The Normalized Lift and Drag as Efficiencies According to the Aerodynamic Equation of State

The wetted surface of a wing induces a three-dimensional pressure distribution onto the surrounding flow field that generates lift. In a similar way, the wetted surface of an aircraft generates parasite drag. Computational fluid dynamics mimics this process by constructing a surface mesh as a grid that recreates the outer mold line (OML) or wetted surface of a wing or aircraft, and used as a geometric reference for calculating the lift and parasite drag. Once the lift and drag are obtained using these physics-based wetted surfaces as geometry references, the legacy lift and drag coefficients are calculated by resorting to the planform area of the wing, and not their aforementioned wetted surfaces.

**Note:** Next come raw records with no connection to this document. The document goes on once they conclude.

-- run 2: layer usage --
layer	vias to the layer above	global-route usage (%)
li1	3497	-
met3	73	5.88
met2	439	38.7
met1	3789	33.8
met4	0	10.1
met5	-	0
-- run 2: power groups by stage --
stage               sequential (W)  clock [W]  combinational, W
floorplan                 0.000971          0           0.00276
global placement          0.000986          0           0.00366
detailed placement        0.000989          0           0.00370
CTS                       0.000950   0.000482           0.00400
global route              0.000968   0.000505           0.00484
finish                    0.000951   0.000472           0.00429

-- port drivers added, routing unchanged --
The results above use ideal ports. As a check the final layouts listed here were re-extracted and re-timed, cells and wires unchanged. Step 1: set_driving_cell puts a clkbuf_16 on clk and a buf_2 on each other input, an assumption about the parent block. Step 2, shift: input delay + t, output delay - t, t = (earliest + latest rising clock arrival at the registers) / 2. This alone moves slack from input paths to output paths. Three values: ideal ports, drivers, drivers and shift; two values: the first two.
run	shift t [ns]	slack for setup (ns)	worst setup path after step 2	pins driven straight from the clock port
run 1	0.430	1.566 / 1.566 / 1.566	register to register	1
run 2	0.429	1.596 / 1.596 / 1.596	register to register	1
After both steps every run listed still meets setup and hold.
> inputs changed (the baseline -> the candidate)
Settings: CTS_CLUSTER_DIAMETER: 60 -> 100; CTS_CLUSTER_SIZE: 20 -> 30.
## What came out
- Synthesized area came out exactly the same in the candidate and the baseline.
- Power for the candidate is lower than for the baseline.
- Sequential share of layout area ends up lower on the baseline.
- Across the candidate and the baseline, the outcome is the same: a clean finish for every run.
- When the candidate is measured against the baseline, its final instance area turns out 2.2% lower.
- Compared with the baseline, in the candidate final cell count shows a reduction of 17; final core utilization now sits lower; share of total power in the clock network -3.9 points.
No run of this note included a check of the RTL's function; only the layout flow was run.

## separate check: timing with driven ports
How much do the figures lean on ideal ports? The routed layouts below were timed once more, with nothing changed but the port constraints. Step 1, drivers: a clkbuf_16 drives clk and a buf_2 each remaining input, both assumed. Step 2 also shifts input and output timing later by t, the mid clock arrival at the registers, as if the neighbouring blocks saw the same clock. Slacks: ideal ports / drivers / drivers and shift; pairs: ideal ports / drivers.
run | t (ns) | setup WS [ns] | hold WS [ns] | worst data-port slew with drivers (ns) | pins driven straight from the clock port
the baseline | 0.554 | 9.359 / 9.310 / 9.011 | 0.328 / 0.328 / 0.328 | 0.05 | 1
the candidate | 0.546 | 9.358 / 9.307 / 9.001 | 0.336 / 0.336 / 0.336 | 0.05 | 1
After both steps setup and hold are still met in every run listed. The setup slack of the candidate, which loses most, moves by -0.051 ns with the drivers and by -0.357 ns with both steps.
This design comes from an exercise in tuning for small area, a short achievable clock period and few clock cycles on the open sky130 flow, not from production work. Function was checked by simulation only, so behaviour that the tests miss may differ from the original.

## keyed_count_table_unit
module keyed_count_table_unit #(
  parameter int ROWS      = kct_pkg::ROWS_DEF,
  parameter int SLOTS     = kct_pkg::SLOTS_DEF,
  parameter int KEY_CHARS = kct_pkg::KEY_CHARS_DEF
) (
  input  logic                clk,
  input  logic                rst,
  input  logic                req_valid,
  output logic                req_ready,
  input  logic                req_mode,
  input  logic [kct_pkg::KEY_FW-1:0]   req_key,
  output logic                rsp_valid,
  input  logic                rsp_ready,
  output logic [kct_pkg::STATUS_W-1:0] rsp_status,
  output logic [kct_pkg::ROW_FW-1:0]   rsp_row,
  output logic [kct_pkg::SLOT_FW-1:0]  rsp_slot,
  output logic [kct_pkg::COUNT_W-1:0]  rsp_count
);
Size: ~7100 cells after synthesis, roughly 2800 flip-flops, roughly 95 I/O pins, roughly 0.12 mm^2 of cells after synthesis.
==> flow/config.mk <==
export PLATFORM = sky130hd
export DESIGN_NAME = keyed_count_table_unit
export DESIGN_NICKNAME = keyed_count_table_unit
export VERILOG_FILES = /design/flow/design.v
export SDC_FILE = /design/flow/constraint.sdc
export NUM_CORES = 4
export LEC_CHECK = 0
export CAP_MARGIN = 20
export CORE_MARGIN = 2
export CORE_UTILIZATION = 40
export CTS_CLUSTER_DIAMETER = 60
export CTS_CLUSTER_SIZE = 30
export PLACE_DENSITY = 0.55
export SETUP_SLACK_MARGIN = 2.3
export SLEW_MARGIN = 20
export TNS_END_PERCENT = 100
==> flow/constraint.sdc <==
create_clock -name core_clock -period 5.0 [get_ports {clk}]
set_input_delay 1.0000 -clock core_clock [delete_from_list [all_inputs] [get_ports {clk}]]
set_output_delay 1.0000 -clock core_clock [all_outputs]
set_load 0.01 [all_outputs]
run.sh (not shown) runs the stock make flow with config.mk's settings and CLKGATE_MAP_FILE= SYNTH_SCRIPT=/design/flow/synth_recipe.tcl, a recipe that flattens the netlist after the stock synthesis.
Testbench counts at the start, summed over its fixed seeds: cycles 3,224.
Edit:
- CORE_UTILIZATION: 40 -> 50
- PLACE_DENSITY: 0.55 -> 0.65
- SETUP_SLACK_MARGIN: 2.3 -> 2.4
- TNS_END_PERCENT: 100 -> 10
After rerunning:
- The new run went through all stages and came out clean
- sequential share of layout area rose by 2.3 points
- worst setup slack degrades by 0.075 ns
- clock skew fell by 0.072 ns
- final area falls by a few percent
Edit:
- CORE_UTILIZATION: 50 -> 40
- PLACE_DENSITY: 0.65 -> 0.55
=> Via count fell by 0.84%. Wire length rises by 5.5%. Worst setup slack improved by 0.063 ns. Area after synthesis does not change. Hold slack gains 0.040 ns. Cell area increases by 1.9%.
Edit:
- CTS_CLUSTER_SIZE: 30 -> 36
The changed run passed the timing, design-rule and antenna checks.
Worst setup slack gains 0.067 ns.
Final area is about the same.
Final cell count hardly moves.
Non-clock buffer count went down by 16.
Via count hardly moves.
Die area does not change.
Utilization stays flat.
Sequential share of layout area stays flat.
Routed wire length barely changes.
Sequential cell count stays the same.
Maximum frequency went up by a few percent.

---

raven:
Another version of the RTL of keyed_count_table_unit (not shown whole).
For scale: roughly 95 I/O pins.
==> flow/config.mk <==
export PLATFORM = sky130hd
export DESIGN_NAME = keyed_count_table_unit
export DESIGN_NICKNAME = keyed_count_table_unit
export VERILOG_FILES = /design/flow/design.v
export SDC_FILE = /design/flow/constraint.sdc
export NUM_CORES = 4
export LEC_CHECK = 0
export CAP_MARGIN = 20
export CORE_MARGIN = 2
export CORE_UTILIZATION = 40
export CTS_CLUSTER_DIAMETER = 60
export CTS_CLUSTER_SIZE = 30
export PLACE_DENSITY = 0.55
export SETUP_SLACK_MARGIN = 2.4
export SLEW_MARGIN = 20
export TNS_END_PERCENT = 10
==> flow/constraint.sdc <==
create_clock -name core_clock -period 5.0 [get_ports {clk}]
set_input_delay 1.0000 -clock core_clock [delete_from_list [all_inputs] [get_ports {clk}]]
set_output_delay 1.0000 -clock core_clock [all_outputs]
set_load 0.01 [all_outputs]
Testbench counts of raven, summed over its fixed seeds: cycles 3,224.
## Diff of input files: quartz against raven
--- a/flow/config.mk
+++ b/flow/config.mk
@@ -8,8 +8,8 @@
 export CAP_MARGIN = 20
 export CORE_MARGIN = 2
-export CORE_UTILIZATION = 40
+export CORE_UTILIZATION = 50
 export CTS_CLUSTER_DIAMETER = 60
 export CTS_CLUSTER_SIZE = 30
-export PLACE_DENSITY = 0.55
+export PLACE_DENSITY = 0.65
 export SETUP_SLACK_MARGIN = 2.4
 export SLEW_MARGIN = 20
==> comparison <==
Status | quartz and raven | clean
| design area | quartz vs raven | 2.8% lower |
On area growth from synthesis to layout: between quartz and raven, it ends up higher for raven.
Flip-flop and latch count after synthesis: quartz vs raven — no meaningful difference
Setup WNS raven -> quartz: worse
The estimated wirelength of the detail-placed design in raven is 1.09 times that in quartz.

==> what the ideal ports hide <==
The results above use ideal ports. As a check the final layouts listed here were re-extracted and re-timed, cells and wires unchanged. Step 1 sets driving cells, clkbuf_16 on the clock port and buf_2 on the other inputs (assumed; they add their load-dependent delay and slew). Step 2 moves the port delays by t, midway between the first and last clock arrival at a register: inputs arrive t later, outputs are due t later. That takes back most of the time a late clock gives input paths. Three values: ideal, step 1, step 2; two values: the first two.
run	t (ns)	setup WS [ns]	latest minus earliest clock arrival (ns)	worst data-port slew with drivers (ns)
the first run of note 1	0.961	2.053 / 1.945 / 0.984	0.154 / 0.154	0.37
the second run of note 1	0.978	1.978 / 2.055 / 1.077	0.084 / 0.084	0.07
the third run of note 1	1.000	2.042 / 2.077 / 1.093	0.113 / 0.113	0.18
the fourth run of note 1	0.994	2.108 / 2.080 / 1.166	0.122 / 0.122	0.19
raven	0.978	2.146 / 1.975 / 0.998	0.139 / 0.139	0.33
quartz	0.961	2.023 / 2.057 / 1.096	0.078 / 0.077	0.12
After both steps every run listed still meets setup and hold. For raven, which loses most, drivers alone change the setup slack by -0.171 ns; drivers and shift together by -1.148 ns.
Source: an optimization exercise on an open RTL-to-GDS flow (aim: small area and a short achievable clock period). Production flows keep margins and buffers that such runs may drop. Where RTL was checked, it was by simulation tests only, not by an equivalence proof against the original. Power figures rest on the tool's default switching activity, not on a simulated workload.

## lane 1
==> flow/design.v (excerpt) <==
module fir_filter (
   input  logic               clk,
   input  logic               rst,
   input  logic signed [15:0] inp,
   output logic signed [39:0] outp
);
   localparam logic [23:0] G_RESET = 24'hFF8000;    
   localparam logic [23:0] G_CONST = 24'hEF0001;
   logic signed [15:0] line [15];
   logic        [23:0] ysum;        
   logic        [16:0] dsum;        
   logic signed [16:0] d;
   logic        [23:0] gs, gc;
   logic        [23:0] ys, yc;
   logic signed [23:0] y;
   logic        [3:0]  cnt;     
   logic               v12;     
   logic        [23:0] xo, do16, nlo, gk;
   logic        [23:0] gs1, gc1, gs2, gc2, gs3, gc3;
   logic        [23:0] ys1, yc1, ys2, yc2, ys3, yc3;
   always_comb begin
      xo   = {8'd0, ~inp[15], inp[14:0]};                      
      do16 = {3'd0, ~d[16], d[15:0], 4'd0};                    
      nlo  = {8'd0, line[14][15], ~line[14][14:0]};           
      gk   = G_CONST;
      gs1 = gs ^ gc ^ do16;
      gc1 = ((gs & gc) | (gs & do16) | (gc & do16)) << 1;
      gs2 = gs1 ^ gc1 ^ nlo;
      gc2 = (((gs1 & gc1) | (gs1 & nlo) | (gc1 & nlo)) << 1) | (gk & 24'd1);
      gs3 = gs2 ^ gc2 ^ (xo | (gk & ~24'd1)) ;
      gc3 = ((gs2 & gc2) | (gs2 & (xo | (gk & ~24'd1))) | (gc2 & (xo | (gk & ~24'd1)))) << 1;
      ys1 = ys ^ yc ^ gs;
      yc1 = ((ys & yc) | (ys & gs) | (yc & gs)) << 1;
      ys2 = ys1 ^ yc1 ^ gc;
      yc2 = ((ys1 & yc1) | (ys1 & gc) | (yc1 & gc)) << 1;
      ys3 = ys2 ^ yc2 ^ xo;
      yc3 = ((ys2 & yc2) | (ys2 & xo) | (yc2 & xo)) << 1;
   end
   always_ff @(posedge clk) begin
      line[0] <= inp;
      for (int k = 1; k < 13; k++) line[k] <= line[k-1];
      if (rst) begin
         line[13] <= 16'sd0;
         line[14] <= 16'sd0;
  ...
For scale: about 990 cells after synthesis, ~58 I/O pins, about 0.013 sq mm of cells after synthesis.
==> flow/config.mk <==
export PLATFORM = sky130hd
export DESIGN_NAME = fir_filter
export DESIGN_NICKNAME = fir_filter
export VERILOG_FILES = /design/flow/design.v
export SDC_FILE = /design/flow/constraint.sdc
export NUM_CORES = 4
export LEC_CHECK = 0
export CAP_MARGIN = 20
export CORE_MARGIN = 2
export CORE_UTILIZATION = 45
export CTS_BUF_LIST = sky130_fd_sc_hd__clkbuf_16
export CTS_CLUSTER_DIAMETER = 80
export CTS_CLUSTER_SIZE = 24
export SETUP_SLACK_MARGIN = 3.75
export SLEW_MARGIN = 20
==> flow/constraint.sdc <==
create_clock -name core_clock -period 6.0 [get_ports {clk}]
set_input_delay 1.2000 -clock core_clock [delete_from_list [all_inputs] [get_ports {clk}]]
set_output_delay 1.2000 -clock core_clock [all_outputs]
set_load 0.01 [all_outputs]
standard.sh (not shown) runs the stock make flow with config.mk's settings and CLKGATE_MAP_FILE= SYNTH_SCRIPT=/design/flow/synth_recipe.tcl, a recipe that flattens the netlist after the stock synthesis.
==> flow/flow/run.sh <==
#!/bin/bash
# The standard layout with three changes:
#  - the netlist from the standard synthesis gets an inverter-removal pass
#    (flow/polarity.py) and has the full adders on carry-propagate paths split
#    into faster gates (flow/faconv.py) before floorplanning; registers and
#    ports are untouched, and the result is kept only if Yosys proves it
#    equivalent to the standard netlist
#  - the ports get plain buffers (buf_2) instead of delay cells
#  - timing repair may resize cells across footprints
set -e
R=orfs/results/sky130hd/fir_filter/base
VARS=(MATCH_CELL_FOOTPRINT=0 "BUFFER_PORTS_ARGS=-buffer_cell sky130_fd_sc_hd__buf_2")
bash standard.sh "${VARS[@]}" synth > synth.log 2>&1
cp $R/1_2_yosys.v before.v
python3 flow/polarity.py before.v pol.v 20000 > polarity.log 2>&1
python3 flow/faconv.py pol.v after.v >> polarity.log 2>&1
# internal nets of the two netlists must not pair by name: the pass flips some
sed -E 's/\b(_[0-9]{4}_)/\1g/g; s/\b(_pol[0-9]{4}_)/\1g/g; s/\\(dsum|ysum)\[/\\\1g[/g' after.v > after_renamed.v
sed "s#LIBFILE#$FLOW_HOME/platforms/sky130hd/lib/sky130_fd_sc_hd__tt_025C_1v80.lib#" flow/eq.ys > eq.ys
YOSYS=$(command -v yosys || echo /OpenROAD-flow-scripts/tools/install/yosys/bin/yosys)
if "$YOSYS" -q -l eq.log eq.ys > eq_stdout.log 2>&1; then
  echo "equivalence proven, using the pass" >> polarity.log
  cp after.v $R/1_2_yosys.v
  rm -f $R/1_synth.odb $R/1_synth.sdc
else
  echo "equivalence NOT proven, keeping the standard netlist" >> polarity.log
fi
bash standard.sh "${VARS[@]}" finish > standard.log 2>&1
Other scripts of this flow, unchanged in this note and not shown: flow/flow/eq.ys, flow/flow/faconv.py, flow/flow/polarity.py
The following lists how lane 2 was set up differently from lane 1:
- a change of CORE_UTILIZATION from 45 to 55
- Compared with lane 1, in lane 2 maximum clock frequency went up by about 1.3%; largest stage delay on the critical path flat; fraction of area in multi-input gates shows an increase of 0.50 points.
- For lane 1, the path type of the worst setup path was reg2reg, unlike lane 2, where it was reg2out.
[inputs] lane 3 vs lane 2
- a change of CORE_UTILIZATION from 55 to 65
Results
- The final reports for lane 3 and lane 2 show number of placed instances, taps included lower in the former.
- Lane 3 ends up with a vias after detailed routing that is about 0.4% higher than in lane 2.
- There was hardly any difference in share of the final layout cell area in multi-input gates between lane 2 and lane 3.
- From lane 2 to lane 3 the numbers moved as follows: design area went down 94 sq um; final cell count without fillers now smaller; combinational share of power has increased; final-layout clock buffer total shows a reduction of 2; register share of total power closely matched the old numbers.
- Summary — register fraction of the total cell area, lane 3 relative to lane 2: higher, by 0.41 points.
- The layout filler cell count in lane 3 was lower than what lane 2 gave.

fir_filter, a different RTL version from the one above (not shown whole).
Size: ~330 flip-flops, about 58 I/O pins, roughly 12000 sq um of cells after synthesis.
clock: 6.0 ns
lec_check: 0
cap_margin: 20
core_margin: 2
core_utilization: 40
setup_slack_margin: 3.5
slew_margin: 20
run.sh (not shown) runs the stock make flow with config.mk's settings and CLKGATE_MAP_FILE= SYNTH_SCRIPT=/design/flow/synth_recipe.tcl, a recipe that flattens the netlist after the stock synthesis.
Stock flow here: none of the scripts above is used.
==> next run, changes <==
CTS_BUF_LIST = sky130_fd_sc_hd__clkbuf_16   (was default)
CTS_CLUSTER_DIAMETER = 80   (was default)
CTS_CLUSTER_SIZE = 24   (was default)
Effect: Total power falls by 12%; via count came out lower by 2.5%; design area is lower by 3.2%; final cell count falls by 2.6%; global-route usage goes down by 0.52 points; first-iteration DRC count falls by 8.3%; worst setup slack is worse by 0.032 ns; area after synthesis is unchanged; register-to-register slack got worse by 0.03 ns; sequential cell count does not change; routed wire length shrinks by 3.7%.
Function was not checked in any run of this note: the RTL went through the layout flow alone.

## static timing again, ports no longer ideal
The flow's constraints put no driver on any port. The routed layouts listed below were extracted and timed again, unchanged, in two steps. Step 1, drivers: a clkbuf_16 drives clk and a buf_2 each remaining input, both assumed. Step 2, shift: input delay + t, output delay - t, t = (earliest + latest rising clock arrival at the registers) / 2. This alone moves slack from input paths to output paths. Slacks: no drivers / after step 1 / after step 2; pairs: no drivers / after step 1.
| run | t (ns) | setup WS [ns] | hold slack, ns | worst setup path at the end |
|---|---|---|---|---|
| lane 1 | 0.562 | 3.694 / 3.664 / 3.314 | 0.324 / 0.324 / 0.324 | input to register |
| lane 2 | 0.553 | 3.723 / 3.677 / 3.251 | 0.318 / 0.318 / 0.318 | input to register |
| lane 3 | 0.554 | 3.725 / 3.679 / 3.355 | 0.322 / 0.322 / 0.322 | input to register |
| the first run of note 2 | 0.538 | 3.068 / 3.068 / 2.995 | 0.319 / 0.319 / 0.319 | input to register |
| the second run of note 2 | 0.550 | 3.036 / 3.036 / 3.027 | 0.317 / 0.317 / 0.317 | input to register |
After both steps setup and hold are still met in every run listed. For lane 2, which loses most, drivers alone change the setup slack by -0.046 ns; drivers and shift together by -0.472 ns.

This re-referencing that results from using a planform area instead of a wetted surface results in an overestimation of the lift and drag coefficients that are devoid of a physical meaning and yield misleading results when used to compare the lift or drag of different aircraft. This paper suggests that if this re-referencing is avoided, it results in dimensionless lift and drag numbers with a physical meaning and are capable of comparing a wide variety of engineered, biomechanical, and biological systems, and furthermore, act as lift and drag efficiencies, a most useful parameter found elsewhere in science and engineering but elusive in aerodynamics.